Launch of the EU-funded project eWHORM – enabling the WHO Road Map: Eliminate worm infections in Sub-Saharan Africa

The project "eWHORM – enabling the WHO Road Map" was launched in April. The collaborative project aims to make important contributions to implementing the World Health Organisation's (WHO) Roadmap for Neglected Tropical Diseases (NTDs) and eliminating worm infections.

© eWHORM

African and European partners join forces to enable the World Health Organisation’s (WHO) “Road Map for Neglected Tropical Diseases” (NTDs) and reduce the burden of disease associated with worm infections. German Center of Infection Research (DZIF) professor Marc Hübner and colleagues successfully acquired EU funding for the recently launched joint project last year: eWHORM will be funded with EUR 7.9 million from the European Union’s European and Developing Countries Clinical Trials Partnership (EDCTP) programme and additional EUR 3.4 million from the Swiss Government over the next five years.

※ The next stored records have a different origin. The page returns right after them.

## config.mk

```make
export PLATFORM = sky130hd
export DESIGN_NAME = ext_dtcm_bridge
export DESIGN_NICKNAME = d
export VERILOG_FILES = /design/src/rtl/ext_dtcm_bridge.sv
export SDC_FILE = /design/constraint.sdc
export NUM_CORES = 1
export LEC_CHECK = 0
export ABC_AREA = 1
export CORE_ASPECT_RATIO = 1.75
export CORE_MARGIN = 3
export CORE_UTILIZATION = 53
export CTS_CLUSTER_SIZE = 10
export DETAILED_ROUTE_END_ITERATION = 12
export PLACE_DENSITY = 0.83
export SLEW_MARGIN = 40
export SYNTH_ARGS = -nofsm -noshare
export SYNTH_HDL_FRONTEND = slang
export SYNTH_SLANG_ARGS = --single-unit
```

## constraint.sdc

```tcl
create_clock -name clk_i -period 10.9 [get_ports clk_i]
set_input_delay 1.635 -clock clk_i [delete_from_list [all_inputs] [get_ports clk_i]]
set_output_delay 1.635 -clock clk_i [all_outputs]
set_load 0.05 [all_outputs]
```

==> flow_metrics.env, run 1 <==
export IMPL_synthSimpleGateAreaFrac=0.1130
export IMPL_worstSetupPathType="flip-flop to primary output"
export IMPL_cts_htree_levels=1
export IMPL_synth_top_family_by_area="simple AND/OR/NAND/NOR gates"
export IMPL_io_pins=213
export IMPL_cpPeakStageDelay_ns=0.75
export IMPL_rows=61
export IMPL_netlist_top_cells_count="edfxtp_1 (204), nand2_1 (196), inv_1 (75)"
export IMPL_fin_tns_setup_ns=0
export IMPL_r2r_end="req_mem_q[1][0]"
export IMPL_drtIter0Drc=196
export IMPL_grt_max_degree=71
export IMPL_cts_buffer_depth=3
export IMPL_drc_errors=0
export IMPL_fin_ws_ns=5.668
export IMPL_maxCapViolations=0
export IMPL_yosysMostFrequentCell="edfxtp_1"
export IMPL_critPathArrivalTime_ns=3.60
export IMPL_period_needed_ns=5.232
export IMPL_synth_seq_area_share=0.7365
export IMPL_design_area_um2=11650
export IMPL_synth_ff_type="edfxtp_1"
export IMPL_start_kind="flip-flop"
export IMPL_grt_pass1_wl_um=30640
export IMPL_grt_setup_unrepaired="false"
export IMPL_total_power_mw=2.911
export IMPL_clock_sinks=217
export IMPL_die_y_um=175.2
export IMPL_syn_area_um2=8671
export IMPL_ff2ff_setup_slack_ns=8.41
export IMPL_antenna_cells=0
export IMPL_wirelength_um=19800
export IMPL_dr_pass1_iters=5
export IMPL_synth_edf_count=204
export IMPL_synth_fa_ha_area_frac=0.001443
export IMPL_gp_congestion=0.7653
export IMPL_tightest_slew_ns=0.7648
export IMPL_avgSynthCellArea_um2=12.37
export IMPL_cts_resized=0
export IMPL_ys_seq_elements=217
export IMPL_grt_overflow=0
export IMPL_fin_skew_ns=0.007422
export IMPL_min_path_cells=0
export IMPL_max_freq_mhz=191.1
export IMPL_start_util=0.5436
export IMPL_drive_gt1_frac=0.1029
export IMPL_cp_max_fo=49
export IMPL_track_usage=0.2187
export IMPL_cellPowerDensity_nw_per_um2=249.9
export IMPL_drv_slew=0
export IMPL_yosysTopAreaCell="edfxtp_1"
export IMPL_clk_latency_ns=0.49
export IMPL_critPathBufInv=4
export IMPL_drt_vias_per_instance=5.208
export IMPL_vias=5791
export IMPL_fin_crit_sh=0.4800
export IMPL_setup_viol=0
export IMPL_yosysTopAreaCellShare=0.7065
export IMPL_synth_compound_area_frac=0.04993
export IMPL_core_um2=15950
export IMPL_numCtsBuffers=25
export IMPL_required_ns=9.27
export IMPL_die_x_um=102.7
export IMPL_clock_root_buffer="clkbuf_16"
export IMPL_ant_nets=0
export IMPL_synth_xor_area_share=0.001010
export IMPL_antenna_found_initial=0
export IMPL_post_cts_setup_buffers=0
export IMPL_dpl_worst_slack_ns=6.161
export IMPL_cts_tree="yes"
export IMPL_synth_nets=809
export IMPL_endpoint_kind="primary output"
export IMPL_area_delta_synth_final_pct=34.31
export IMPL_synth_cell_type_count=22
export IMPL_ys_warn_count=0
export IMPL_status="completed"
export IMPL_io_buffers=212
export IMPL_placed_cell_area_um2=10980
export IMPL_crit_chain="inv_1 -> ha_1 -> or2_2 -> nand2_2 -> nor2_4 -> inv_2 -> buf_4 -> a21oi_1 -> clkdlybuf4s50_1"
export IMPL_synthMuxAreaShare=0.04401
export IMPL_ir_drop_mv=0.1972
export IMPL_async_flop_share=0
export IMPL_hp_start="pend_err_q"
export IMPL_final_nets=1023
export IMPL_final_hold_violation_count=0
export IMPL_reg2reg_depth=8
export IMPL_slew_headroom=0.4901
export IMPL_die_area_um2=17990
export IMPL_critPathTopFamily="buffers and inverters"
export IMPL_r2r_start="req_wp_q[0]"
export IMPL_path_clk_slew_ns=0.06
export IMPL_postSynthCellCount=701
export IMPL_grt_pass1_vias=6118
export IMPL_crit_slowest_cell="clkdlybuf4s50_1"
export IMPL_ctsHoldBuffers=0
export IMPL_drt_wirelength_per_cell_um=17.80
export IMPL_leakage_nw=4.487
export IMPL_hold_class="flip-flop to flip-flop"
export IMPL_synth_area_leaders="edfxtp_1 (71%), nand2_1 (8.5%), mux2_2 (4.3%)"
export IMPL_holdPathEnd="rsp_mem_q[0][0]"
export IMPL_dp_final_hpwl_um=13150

Worm infections (helminthiases) affect around 1.5 billion people worldwide, making them one of the most prevalent infections in humans. Parasitic worms (helminths) are often transmitted through insect bites or contaminated soil in areas with limited access to clean water, sanitation, and healthcare. These infections can cause chronic and debilitating health problems, such as lymphatic filariasis, onchocerciasis (river blindness), loiasis (African eye worm), mansonellosis, and trichuriasis (whipworm infection).

Achieving the ambitious World Health Organisation Road Map goals

Despite significant progress in preventing and controlling helminthiases, many existing drugs have proven problematic in terms of efficacy, treatment duration, and safety. In addition, the chronic underinvestment in healthcare in developing countries has led to poor infrastructure and inadequately trained technical staff.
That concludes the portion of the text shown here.